> _What is being asked_: Range to output from the entries below: the line containing "synth_edf_count: 1208" through the line containing "postRouteAntennaNets: 0". Set it down exactly, ends included, nothing else.

BEGIN Data listing

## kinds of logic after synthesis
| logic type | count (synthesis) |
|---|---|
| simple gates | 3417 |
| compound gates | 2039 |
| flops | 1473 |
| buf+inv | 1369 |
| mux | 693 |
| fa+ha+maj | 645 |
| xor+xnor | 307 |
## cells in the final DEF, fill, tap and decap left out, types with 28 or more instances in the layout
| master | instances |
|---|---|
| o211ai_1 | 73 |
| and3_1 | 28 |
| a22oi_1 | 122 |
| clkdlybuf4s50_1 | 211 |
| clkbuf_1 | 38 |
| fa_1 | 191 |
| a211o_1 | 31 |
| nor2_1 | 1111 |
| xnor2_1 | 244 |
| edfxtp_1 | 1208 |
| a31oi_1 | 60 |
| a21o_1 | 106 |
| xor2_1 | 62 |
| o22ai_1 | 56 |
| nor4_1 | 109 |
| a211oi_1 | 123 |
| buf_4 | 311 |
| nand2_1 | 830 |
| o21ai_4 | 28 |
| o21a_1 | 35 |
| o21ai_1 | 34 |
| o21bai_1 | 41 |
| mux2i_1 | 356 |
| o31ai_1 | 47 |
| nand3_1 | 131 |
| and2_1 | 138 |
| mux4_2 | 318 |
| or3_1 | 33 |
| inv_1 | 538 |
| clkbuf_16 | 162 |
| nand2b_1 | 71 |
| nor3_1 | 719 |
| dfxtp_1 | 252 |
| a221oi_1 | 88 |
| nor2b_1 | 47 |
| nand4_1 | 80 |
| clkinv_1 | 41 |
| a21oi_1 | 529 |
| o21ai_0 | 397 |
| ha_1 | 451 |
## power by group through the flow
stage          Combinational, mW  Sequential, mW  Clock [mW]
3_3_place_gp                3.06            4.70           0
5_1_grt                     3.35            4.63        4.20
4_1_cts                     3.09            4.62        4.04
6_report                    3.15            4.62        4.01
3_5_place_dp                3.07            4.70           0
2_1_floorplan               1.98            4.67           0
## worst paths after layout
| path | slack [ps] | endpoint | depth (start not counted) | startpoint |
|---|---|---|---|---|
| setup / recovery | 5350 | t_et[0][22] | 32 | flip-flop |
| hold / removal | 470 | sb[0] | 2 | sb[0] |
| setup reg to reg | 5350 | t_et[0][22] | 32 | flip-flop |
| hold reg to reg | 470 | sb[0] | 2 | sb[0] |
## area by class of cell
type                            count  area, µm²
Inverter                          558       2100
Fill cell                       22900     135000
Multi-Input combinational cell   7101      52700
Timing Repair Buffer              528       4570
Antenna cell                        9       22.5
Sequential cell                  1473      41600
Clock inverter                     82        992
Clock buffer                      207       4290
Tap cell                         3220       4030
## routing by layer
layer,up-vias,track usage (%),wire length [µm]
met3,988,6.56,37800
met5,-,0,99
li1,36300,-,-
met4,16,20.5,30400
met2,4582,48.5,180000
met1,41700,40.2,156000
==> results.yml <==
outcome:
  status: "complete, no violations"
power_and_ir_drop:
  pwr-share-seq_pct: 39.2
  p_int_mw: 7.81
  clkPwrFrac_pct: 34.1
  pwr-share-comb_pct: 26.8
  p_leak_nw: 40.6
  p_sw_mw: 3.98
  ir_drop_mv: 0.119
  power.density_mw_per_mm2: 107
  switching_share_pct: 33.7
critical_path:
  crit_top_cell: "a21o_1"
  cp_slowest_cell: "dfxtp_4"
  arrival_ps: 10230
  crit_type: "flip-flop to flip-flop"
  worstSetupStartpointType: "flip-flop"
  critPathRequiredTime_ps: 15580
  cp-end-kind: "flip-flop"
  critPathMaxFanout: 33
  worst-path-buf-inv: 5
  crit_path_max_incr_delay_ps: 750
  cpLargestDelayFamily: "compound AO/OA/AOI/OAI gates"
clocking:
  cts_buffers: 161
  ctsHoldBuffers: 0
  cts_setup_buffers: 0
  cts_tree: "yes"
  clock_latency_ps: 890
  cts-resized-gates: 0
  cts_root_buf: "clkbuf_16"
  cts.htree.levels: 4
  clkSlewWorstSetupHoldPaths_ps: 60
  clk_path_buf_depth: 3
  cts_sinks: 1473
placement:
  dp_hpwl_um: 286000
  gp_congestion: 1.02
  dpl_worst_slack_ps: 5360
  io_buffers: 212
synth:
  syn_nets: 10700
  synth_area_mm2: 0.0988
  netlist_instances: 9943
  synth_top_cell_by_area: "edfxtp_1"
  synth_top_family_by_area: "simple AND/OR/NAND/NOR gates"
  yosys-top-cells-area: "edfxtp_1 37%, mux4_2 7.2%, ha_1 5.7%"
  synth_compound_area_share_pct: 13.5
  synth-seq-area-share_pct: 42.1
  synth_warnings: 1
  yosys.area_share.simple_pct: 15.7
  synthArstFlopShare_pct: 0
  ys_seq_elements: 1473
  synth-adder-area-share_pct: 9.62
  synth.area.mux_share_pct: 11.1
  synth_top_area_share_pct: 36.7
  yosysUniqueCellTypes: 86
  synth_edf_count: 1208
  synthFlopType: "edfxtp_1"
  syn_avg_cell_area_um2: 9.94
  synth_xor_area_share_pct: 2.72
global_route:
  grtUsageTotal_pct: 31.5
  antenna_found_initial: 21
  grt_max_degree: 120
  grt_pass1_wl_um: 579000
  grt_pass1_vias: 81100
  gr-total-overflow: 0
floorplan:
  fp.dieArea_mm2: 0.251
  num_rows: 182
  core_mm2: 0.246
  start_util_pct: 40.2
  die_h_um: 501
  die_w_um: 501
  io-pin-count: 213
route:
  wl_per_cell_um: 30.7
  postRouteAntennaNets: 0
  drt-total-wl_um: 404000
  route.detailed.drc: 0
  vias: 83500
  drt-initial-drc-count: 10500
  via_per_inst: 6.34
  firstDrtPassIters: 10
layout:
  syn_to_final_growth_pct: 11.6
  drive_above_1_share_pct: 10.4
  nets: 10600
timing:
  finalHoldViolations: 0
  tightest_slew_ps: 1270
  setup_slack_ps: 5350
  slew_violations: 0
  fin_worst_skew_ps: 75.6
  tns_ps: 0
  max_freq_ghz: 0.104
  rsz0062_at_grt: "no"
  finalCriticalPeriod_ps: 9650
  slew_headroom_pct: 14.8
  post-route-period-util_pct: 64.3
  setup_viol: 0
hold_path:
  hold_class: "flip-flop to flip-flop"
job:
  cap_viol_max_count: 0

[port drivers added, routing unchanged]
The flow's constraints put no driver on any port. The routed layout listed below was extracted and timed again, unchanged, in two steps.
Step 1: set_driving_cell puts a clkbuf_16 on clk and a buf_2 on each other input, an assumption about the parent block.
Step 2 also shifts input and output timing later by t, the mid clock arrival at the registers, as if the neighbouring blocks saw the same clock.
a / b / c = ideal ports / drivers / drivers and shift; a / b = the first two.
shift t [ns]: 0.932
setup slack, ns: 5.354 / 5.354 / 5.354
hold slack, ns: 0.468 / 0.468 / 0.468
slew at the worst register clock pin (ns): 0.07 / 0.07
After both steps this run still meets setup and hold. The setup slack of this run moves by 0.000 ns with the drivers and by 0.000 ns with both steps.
Context: an optimization exercise on an open-source flow, tuned for small area, a short achievable clock period and few clock cycles. The choices shown serve that exercise and are no tape-out recipe.
Where RTL was checked, it was by simulation tests only, not by an equivalence proof against the original.
Power is estimated from default activity; no workload was simulated.

==> run H <==
Design mac_seq_tile, start of the top module:
module mac_seq_tile (
    input  wire        clk,
    input  wire        rst,
    input  wire        start,
    input  wire        a_signed,
    input  wire        b_signed,
    input  wire [30:0] ag0_cfg,
    input  wire [30:0] ag1_cfg,
    output wire        busy,
    output reg         done,
    output wire [5:0]  i_addr,
    input  wire [31:0] i_rdata,
    output wire [7:0]  x_addr,
    output wire        x_we,
    output wire [15:0] x_wdata,
    input  wire [15:0] x_rdata,
    output wire [7:0]  y_addr,
    output wire        y_we,
    output wire [15:0] y_wdata,
    input  wire [15:0] y_rdata,
    output reg  [39:0] acc,
    output reg  [15:0] out,
    output reg  [3:0]  bx,
    output reg         ovf,
    output reg         fault,
    output reg  [1:0]  fault_code,
    output reg  [5:0]  pc
);
    localparam [1:0] F_NONE = 2'd0, F_ILLEGAL = 2'd1, F_NESTED = 2'd2;
    reg        busy_r;
    reg        run;           
    reg        first;         
    reg        fin;           
    reg        fin_halt;
    reg [5:0]  fpc;           
    reg [5:0]  ppc;           
    reg        pvalid;        
    reg        use_hold;      
    reg [18:0] hold;          
    reg        px_same, py_same;    
    reg        jc_v;          
    reg [5:0]  jc_a, jc_t;
    reg [15:0] k0, k1, xr, yr;
    reg [3:0]  det;
    reg        lp_active;
    reg [5:0]  lp_start;
    reg [5:0]  lp_end;
    reg [9:0]  lp_left;
    wire       lp_wrap = (lp_start > lp_end);
    reg [7:0]  xa_r, ya_r;    
    reg        xwe_r, ywe_r;
    reg [15:0] xwd_r, ywd_r;  
    reg        xb_v, yb_v;    
    reg [7:0]  xb_a, yb_a;
    reg [15:0] xb_d, yb_d;
    assign busy    = busy_r;
    assign i_addr  = fpc;
    assign x_addr  = xa_r;
    assign y_addr  = ya_r;
    assign x_we    = xwe_r;
    assign y_we    = ywe_r;
    assign x_wdata = xwd_r;
    assign y_wdata = ywd_r;
    wire accept = start && !busy_r;
    wire [31:0] ins = use_hold ? {1'b0, hold[18:16], hold[15:0], 12'd0} : i_rdata;
    wire [3:0]  op  = ins[31:28];
    wire        i_fx = ins[27], i_fy = ins[26];
    wire        i_a0 = ins[23], i_a1 = ins[22];
    wire [15:0] imm = ins[15:0];
    wire is_arith = !op[3] && !(op[2] && (op[1] || op[0]));
    wire is_ldk0  = (op == 4'h8);
    wire is_ldk1  = (op == 4'h9);
    wire is_loop  = (op == 4'hA);
  ...
==> module mac_agen, before the edit <==
module mac_agen (
    input  wire        clk,
    input  wire        rst,
    input  wire [30:0] cfg,
    input  wire        clear,      
    input  wire        init,       
    input  wire        adv,        
    output wire        ready,      
    output wire        ready_nx,   
    output wire [7:0]  addr_cur,   
    output wire [7:0]  addr_nxt,   
    output wire [7:0]  base_in     
);
    reg [8:0] lm1_r;
    reg [3:0] s_r;        
    reg [8:0] sp;         
    reg       rdy;
    reg       chk;        
    reg [3:0] cnt;
    reg       sbit;
    reg [8:0] off;
    reg [7:0] acur;
    assign ready    = rdy;
    assign base_in  = cfg[7:0];
    assign addr_cur = acur;
    wire [8:0] step_in = cfg[17:9];
    wire [8:0] lm1_in  = cfg[26:18];
    wire [3:0] rb_in   = cfg[30:27];
    wire [10:0] nl = {2'b11, ~lm1_r};
    wire [10:0] csub;
    mac_add #(11) u_chk (.a({2'b00, sp}), .b(nl), .ci(1'b0), .s(csub));
    wire fast = csub[10];
    reg        rdy2;
    reg [10:0] spl;       
    assign ready_nx = rdy2;
    wire [9:0]  dt = {sp, sbit};
    wire [10:0] dsub;
    mac_add #(11) u_div (.a({1'b0, dt}), .b(nl), .ci(1'b0), .s(dsub));
    wire [3:0]  cm1 = cnt - 4'd1;
    always @(posedge clk) begin
        if (rst) begin
            lm1_r <= 9'd0;
            s_r   <= 4'd0;
            sp    <= 9'd0;
            rdy   <= 1'b0;
            chk   <= 1'b0;
            cnt   <= 4'd0;
            sbit  <= 1'b0;
        end else if (clear) begin
            rdy <= 1'b0;
            chk <= 1'b0;
        end else if (init) begin
            lm1_r <= lm1_in;
            s_r   <= (rb_in > 4'd9) ? 4'd0 : 4'd9 - rb_in;
            sp    <= step_in;
            chk   <= 1'b1;
        end else if (chk) begin
            chk <= 1'b0;
            if (fast) begin
                rdy <= 1'b1;
            end else begin
                sp   <= 9'd0;
                cnt  <= 4'd8;
                sbit <= step_in[8];
            end
        end else if (!rdy) begin
            sp   <= dsub[10] ? dt[8:0] : dsub[8:0];
            sbit <= (cnt != 4'd0) ? step_in[cm1] : 1'b0;
            cnt  <= cnt - 4'd1;
            if (cnt == 4'd0)
                rdy <= 1'b1;
        end
    end
    reg  [8:0]  offn;
    reg  [7:0]  aadv;
    wire [8:0]  src = adv ? offn : off;
    wire [9:0]  t;
    mac_add #(10) u_t (.a({1'b0, src}), .b({1'b0, sp}), .ci(1'b0), .s(t));
    wire [10:0] tsub;
    mac_add #(11) u_ts (.a({2'b00, src}), .b(spl), .ci(1'b0), .s(tsub));
    wire [8:0]  nxt = tsub[10] ? t[8:0] : tsub[8:0];
    always @(posedge clk) begin
        spl <= csub;
        if (rst || clear)
            rdy2 <= 1'b0;
        else
            rdy2 <= chk ? fast : rdy;
    end
    wire [8:0] r9    = {nxt[0], nxt[1], nxt[2], nxt[3], nxt[4], nxt[5], nxt[6], nxt[7], nxt[8]};
    wire [8:0] lowm  = 9'h1ff >> s_r;
    wire [8:0] rv    = (r9 >> s_r) | (nxt & ~lowm);
    wire [7:0] anxt;
    mac_add #(8) u_a (.a(base_in), .b(rv[7:0]), .ci(1'b0), .s(anxt));
    always @(posedge clk) begin
        if (rst || clear)
            off <= 9'd0;
        else if (adv)
            off <= offn;
    end
    always @(posedge clk) begin
        offn <= nxt;
        aadv <= anxt;
    end
    always @(posedge clk) begin
        if (rst)
            acur <= 8'd0;
        else if (init)
            acur <= base_in;
        else if (adv)
            acur <= aadv;
    end
    assign addr_nxt = adv ? aadv : acur;
endmodule
Settings: LEC_CHECK=0, CAP_MARGIN=20, CORE_MARGIN=2, CORE_UTILIZATION=40, SLEW_MARGIN=20; clock period 20.0 ns.
standard.sh (not shown) runs the stock make flow with config.mk's settings and CLKGATE_MAP_FILE= SYNTH_SCRIPT=/design/flow/synth_recipe.tcl, a recipe that flattens the netlist after the stock synthesis.
==> flow/flow/run.sh <==
#!/bin/bash
# The standard layout (the standard flow's synthesis, floorplan, placement, CTS and routing),
# with two changes to how the layout is made:
#  - repair_timing is asked for 13.5 ns more setup slack than the clock period
#    needs, so that the tools size the critical paths for speed;
#  - the port buffers are buf_2 cells (the standard flow picks clkdlybuf4s50_1,
#    a delay cell). Every input and output port still gets its buffer.
# The design, its synthesis, clock and constraints are the standard flow's; each run's
# output goes to its own log.
set -euo pipefail
bash standard.sh synth > synth.log 2>&1
bash standard.sh SETUP_SLACK_MARGIN=13.5 TNS_END_PERCENT=20 \
    "BUFFER_PORTS_ARGS=-buffer_cell sky130_fd_sc_hd__buf_2" finish > layout.log 2>&1
==> run E: changes against run H <==
--- a/flow/design.v
+++ b/flow/design.v
@@ -28,10 +28,12 @@
     wire [3:0] rb_in   = cfg[30:27];
     wire [10:0] nl = {2'b11, ~lm1_r};
     wire [10:0] csub;
     mac_add #(11) u_chk (.a({2'b00, sp}), .b(nl), .ci(1'b0), .s(csub));
     wire fast = csub[10];
+    wire [10:0] csub2 = csub + nl;
+    wire fast2 = csub2[10];
     reg        rdy2;
     reg [10:0] spl;       
     assign ready_nx = rdy2;
     wire [9:0]  dt = {sp, sbit};
     wire [10:0] dsub;
@@ -56,10 +58,13 @@
             chk   <= 1'b1;
         end else if (chk) begin
             chk <= 1'b0;
             if (fast) begin
                 rdy <= 1'b1;
+            end else if (fast2) begin
+                sp  <= csub[8:0];
+                rdy <= 1'b1;
             end else begin
                 sp   <= 9'd0;
                 cnt  <= 4'd8;
                 sbit <= step_in[8];
             end
==> flow/flow/run.sh (replaced) <==
#!/bin/bash
# The standard layout (the standard flow's synthesis, floorplan, placement, CTS and routing),
# with two changes to how the layout is made:
#  - repair_timing is asked for 14 ns more setup slack than the clock period
#    needs, so that the tools size the critical paths for speed;
#  - the port buffers are buf_2 cells (the standard flow picks clkdlybuf4s50_1,
#    a delay cell). Every input and output port still gets its buffer.
# The design, its synthesis, clock and constraints are the standard flow's; each run's
# output goes to its own log.
set -euo pipefail
bash standard.sh synth > synth.log 2>&1
bash standard.sh SETUP_SLACK_MARGIN=14 TNS_END_PERCENT=20 \
    "BUFFER_PORTS_ARGS=-buffer_cell sky130_fd_sc_hd__buf_2" finish > layout.log 2>&1
SYNTH_HIERARCHICAL = 1   (was not set)
==> run M: changes against run H <==
--- a/flow/design.v
+++ b/flow/design.v
@@ -268,16 +268,14 @@
     wire is_ill   = (op == 4'h5) || (op == 4'h6) || (op == 4'h7) || (op == 4'hD) || (op == 4'hE);
     reg        e_valid, e_wx, e_wy;
     reg [7:0]  e_xa, e_ya;
     wire x_force = xb_v && e_valid && e_wx;
     wire y_force = yb_v && e_valid && e_wy;
-    wire skip_x = px_same;
-    wire skip_y = py_same;
     wire rdy0n, rdy1n;
     wire pact  = busy_r && run && pvalid;    
     wire stall = pact && is_arith &&
-                 ((i_fx && !skip_x && x_force) || (i_fy && !skip_y && y_force) ||
+                 ((i_fx && x_force) || (i_fy && y_force) ||
                   (i_a0 && (first || !rdy0n)) || (i_a1 && (first || !rdy1n)));
     wire exec  = pact && !stall;
     wire [5:0] e_new     = imm[15:10];
     wire       loop_nest = is_loop && lp_active;
     wire       loop_ill  = is_loop && !lp_active && (e_new == ppc);
@@ -323,10 +321,12 @@
     wire       p_cnt   = exec && counts && at_end;
     wire       f_jc    = jc_v && (fpc == jc_a);
     wire [5:0] fpc_seq = f_jc ? jc_t : p_loop ? f_c : p_cnt ? f_b : f_a;
     wire ending = exec && finish;
     wire jump   = exec && is_jmp && (fpc != tgt);    
+    wire skip_x = px_same;
+    wire skip_y = py_same;
     wire need_x = exec && is_arith && i_fx && !skip_x;
     wire need_y = exec && is_arith && i_fy && !skip_y;
     reg        d_valid, d_arith, d_ldk0, d_ldk1, d_bxclr, d_end, d_halt;
     reg        d_mul, d_mac, d_msu, d_clr;
     reg        d_xskip, d_yskip;
@@ -350,11 +350,11 @@
     reg        r_bxclr, r_end, r_halt;
     reg        r_xskip, r_yskip;
     reg [7:0]  r_xa, r_ya;
     reg        e_wr, e_sat;
     reg [4:0]  e_p;
-    reg        e_mul, e_msu, e_mac;
+    reg        e_mul, e_msu, e_mac, e_clr;
     reg        e_bxclr, e_end, e_halt;
     reg [16:0] e_a, e_b;
     reg        w_oused, w_bxclr;
     reg        ov_n;          
     wire [15:0] o_comb;
@@ -384,11 +384,11 @@
             2'b01:   opb = k0;
             2'b10:   opb = k1;
             default: opb = xr_new;
         endcase
     end
-    wire [16:0] opa_x = r_clr ? 17'd0 : {a_signed & opa[15], opa};
+    wire [16:0] opa_x = {a_signed & opa[15], opa};
     wire [16:0] opb_x = {b_signed & opb[15], opb} ^ {17{r_msu}};
     wire        x_new  = e_valid && e_wx;
     wire        x_cand = xb_v || x_new;
     wire        x_sch  = x_cand && !need_x;
     wire [7:0]  x_ca   = xb_v ? xb_a : e_xa;
@@ -406,11 +406,11 @@
         d_ldk0  <= is_ldk0;
         d_ldk1  <= is_ldk1;
         d_bxclr <= is_bxclr;
         d_end   <= finish;
         d_halt  <= is_halt;
-        d_mul   <= is_arith && (op[2:0] == 3'd1 || op[2:0] == 3'd2 || op[2:0] == 3'd3 || op[2:0] == 3'd4);
+        d_mul   <= is_arith && (op[2:0] == 3'd1 || op[2:0] == 3'd2 || op[2:0] == 3'd3);
         d_mac   <= is_arith && (op[2:0] == 3'd2 || op[2:0] == 3'd3);
         d_msu   <= is_arith && (op[2:0] == 3'd3);
         d_clr   <= is_arith && (op[2:0] == 3'd4);
         d_xskip <= skip_x;
         d_yskip <= skip_y;
@@ -442,10 +442,11 @@
         e_p     <= r_p;
         e_sat   <= r_sat;
         e_mul   <= r_mul;
         e_mac   <= r_mac;
         e_msu   <= r_msu;
+        e_clr   <= r_clr;
         e_bxclr <= r_bxclr;
         e_end   <= r_end;
         e_halt  <= r_halt;
         e_xa    <= r_xa;
         e_ya    <= r_ya;
@@ -587,12 +588,15 @@
             xb_v  <= x_sch ? (xb_v && x_new) : x_cand;
             yb_v  <= y_sch ? (yb_v && y_new) : y_cand;
             w_oused <= e_valid && (e_wx || e_wy || e_wr);
             w_bxclr <= e_valid && e_bxclr;
             if (e_valid) begin
-                if (e_mul)
+                if (e_mul) begin
                     acc <= msum[39:0];
+                end else if (e_clr) begin
+                    acc <= 40'd0;
+                end
                 if (e_wr)
                     out <= o_comb;
             end
             ov_n <= e_valid && e_mul && acc_ovf;
             if (e_valid && e_bxclr)
==> flow/flow/run.sh (replaced) <==
#!/bin/bash
# The standard layout (the standard flow's synthesis, floorplan, placement, CTS and routing),
# with two changes to how the layout is made:
#  - repair_timing is asked for 14 ns more setup slack than the clock period
#    needs, so that the tools size the critical paths for speed;
#  - the port buffers are buf_4 cells (the standard flow picks clkdlybuf4s50_1,
#    a delay cell). Every input and output port still gets its buffer.
# The design, its synthesis, clock and constraints are the standard flow's; each run's
# output goes to its own log.
set -euo pipefail
bash standard.sh synth > synth.log 2>&1
bash standard.sh SETUP_SLACK_MARGIN=14 TNS_END_PERCENT=20 \
    "BUFFER_PORTS_ARGS=-buffer_cell sky130_fd_sc_hd__buf_4" finish > layout.log 2>&1
==> qor summary <==
	run M	run H	run E
Run status	finished clean	finished clean	finished clean
Area share of xor/xnor cells in the synthesized design	4.58%	4.54%	-
Share of cell area taken by multi-input logic gates	55.8%	57.7%	58.8%
Type of the worst setup path	flip-flop to flip-flop	input port to flip-flop	input port to flip-flop
Wirelength per Cell	21.7 um	20.8 um	20.6 um
Total clock buffers created by CTS	72	70	70
Finished layout cell area	51500 um2	48800 um2	52700 um2
Resized Gates After CTS	163	61	126
Layout area overhead	18.5%	12.5%	14.0%
Global routing met2 resource utilization	43.0%	40.9%	39.1%
Vertical extent of the die	334 um	333 um	344 um
Min Hold Slack	0.324 ns	0.324 ns	0.321 ns
Cell area after synthesis	43500 um2	43400 um2	46200 um2
Layout Utilization	48.0%	45.5%	46.0%
Transition at the pin with the smallest max-transition slack	1.27 ns	1.11 ns	1.20 ns
Startpoint of the worst setup timing path	e_b[8]$_DFF_P_	i_rdata[22]	rst
Starting density of the core	40.5%	40.4%	40.3%
Clock net power	0.00149 W	0.00132 W	0.00137 W
Portion of synthesized cell area occupied by the leading cell type	25.8%	25.8%	-
Routed length on met1	58600 um	56600 um	63200 um
Count of vias placed by the detailed router	36754	35939	39077
Buffers plus inverters on the worst setup path	6	1	3
Share of total power in sequential cells	31.7%	30.6%	20.1%
Well Taps	1403	1403	1512
Overall power after layout	0.00452 W	0.00475 W	0.00735 W
Testbench counts of run E, summed over its fixed seeds: cycles 37,440.
Function not checked in run H and run M: the RTL went through the layout flow alone.

-- what the ideal ports hide --
In the flow no input, the clock included, has a driving cell. The finished layouts below were timed again as built, in two steps.
Step 1: set_driving_cell puts a clkbuf_16 on clk and a buf_2 on each other input, an assumption about the parent block.
Step 2 adds t to the input delays and takes it off the output delays; t is the mean of the earliest and latest rising clock arrival at the registers after step 1. Input paths then give back, and output paths get back, about the clock's delay inside the block.
Three values: ideal ports, drivers, drivers and shift; two values: the first two.
| run | t, ns | setup WS [ns] | worst setup path after step 2 | worst slew at a driven data input, ns |
|---|---|---|---|---|
| run H | 0.683 | 13.469 / 13.511 / 12.828 | input to register | 0.12 |
| run E | 0.706 | 13.973 / 13.995 / 13.295 | input to register | 0.19 |
| run M | 0.706 | 13.670 / 13.670 / 13.211 | input to register | 0.17 |
After both steps setup and hold are still met in every run listed. For run E, which loses most, drivers alone change the setup slack by +0.022 ns; drivers and shift together by -0.678 ns.
This is an optimization exercise on Yosys and OpenROAD, whose aim is small area and a short achievable clock period, not a production implementation.
The RTL was checked by simulation tests, not by an equivalence proof against the original design.

`flow/run.sh`:
```
#!/bin/bash
# synth_recipe.tcl (not shown) runs the flow's synth.tcl, then flattens the netlist and writes it again
# the make line also repeats each setting of config.mk as NAME=value (left out here)
make -C /OpenROAD-flow-scripts/flow DESIGN_CONFIG=/design/flow/config.mk WORK_HOME=/design/flow/orfs CLKGATE_MAP_FILE= SYNTH_SCRIPT=/design/flow/synth_recipe.tcl finish
```
`flow/config.mk`:
```
export PLATFORM = sky130hd
export DESIGN_NAME = cerxa_core
export DESIGN_NICKNAME = cerxa_core
export VERILOG_FILES = /design/flow/design.v
export SDC_FILE = /design/flow/constraint.sdc
export NUM_CORES = 4
export LEC_CHECK = 0
export CAP_MARGIN = 20
export CORE_MARGIN = 2
export CORE_UTILIZATION = 40
export PLACE_DENSITY = 0.6
export SLEW_MARGIN = 20
```
`flow/constraint.sdc`:
```
create_clock -name core_clock -period 14.0 [get_ports {clk}]
set_input_delay 2.8000 -clock core_clock [delete_from_list [all_inputs] [get_ports {clk}]]
set_output_delay 2.8000 -clock core_clock [all_outputs]
set_load 0.01 [all_outputs]
```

END Data listing

> _Reply to the exercise_:
  synth_edf_count: 1208
  synthFlopType: "edfxtp_1"
  syn_avg_cell_area_um2: 9.94
  synth_xor_area_share_pct: 2.72
global_route:
  grtUsageTotal_pct: 31.5
  antenna_found_initial: 21
  grt_max_degree: 120
  grt_pass1_wl_um: 579000
  grt_pass1_vias: 81100
  gr-total-overflow: 0
floorplan:
  fp.dieArea_mm2: 0.251
  num_rows: 182
  core_mm2: 0.246
  start_util_pct: 40.2
  die_h_um: 501
  die_w_um: 501
  io-pin-count: 213
route:
  wl_per_cell_um: 30.7
  postRouteAntennaNets: 0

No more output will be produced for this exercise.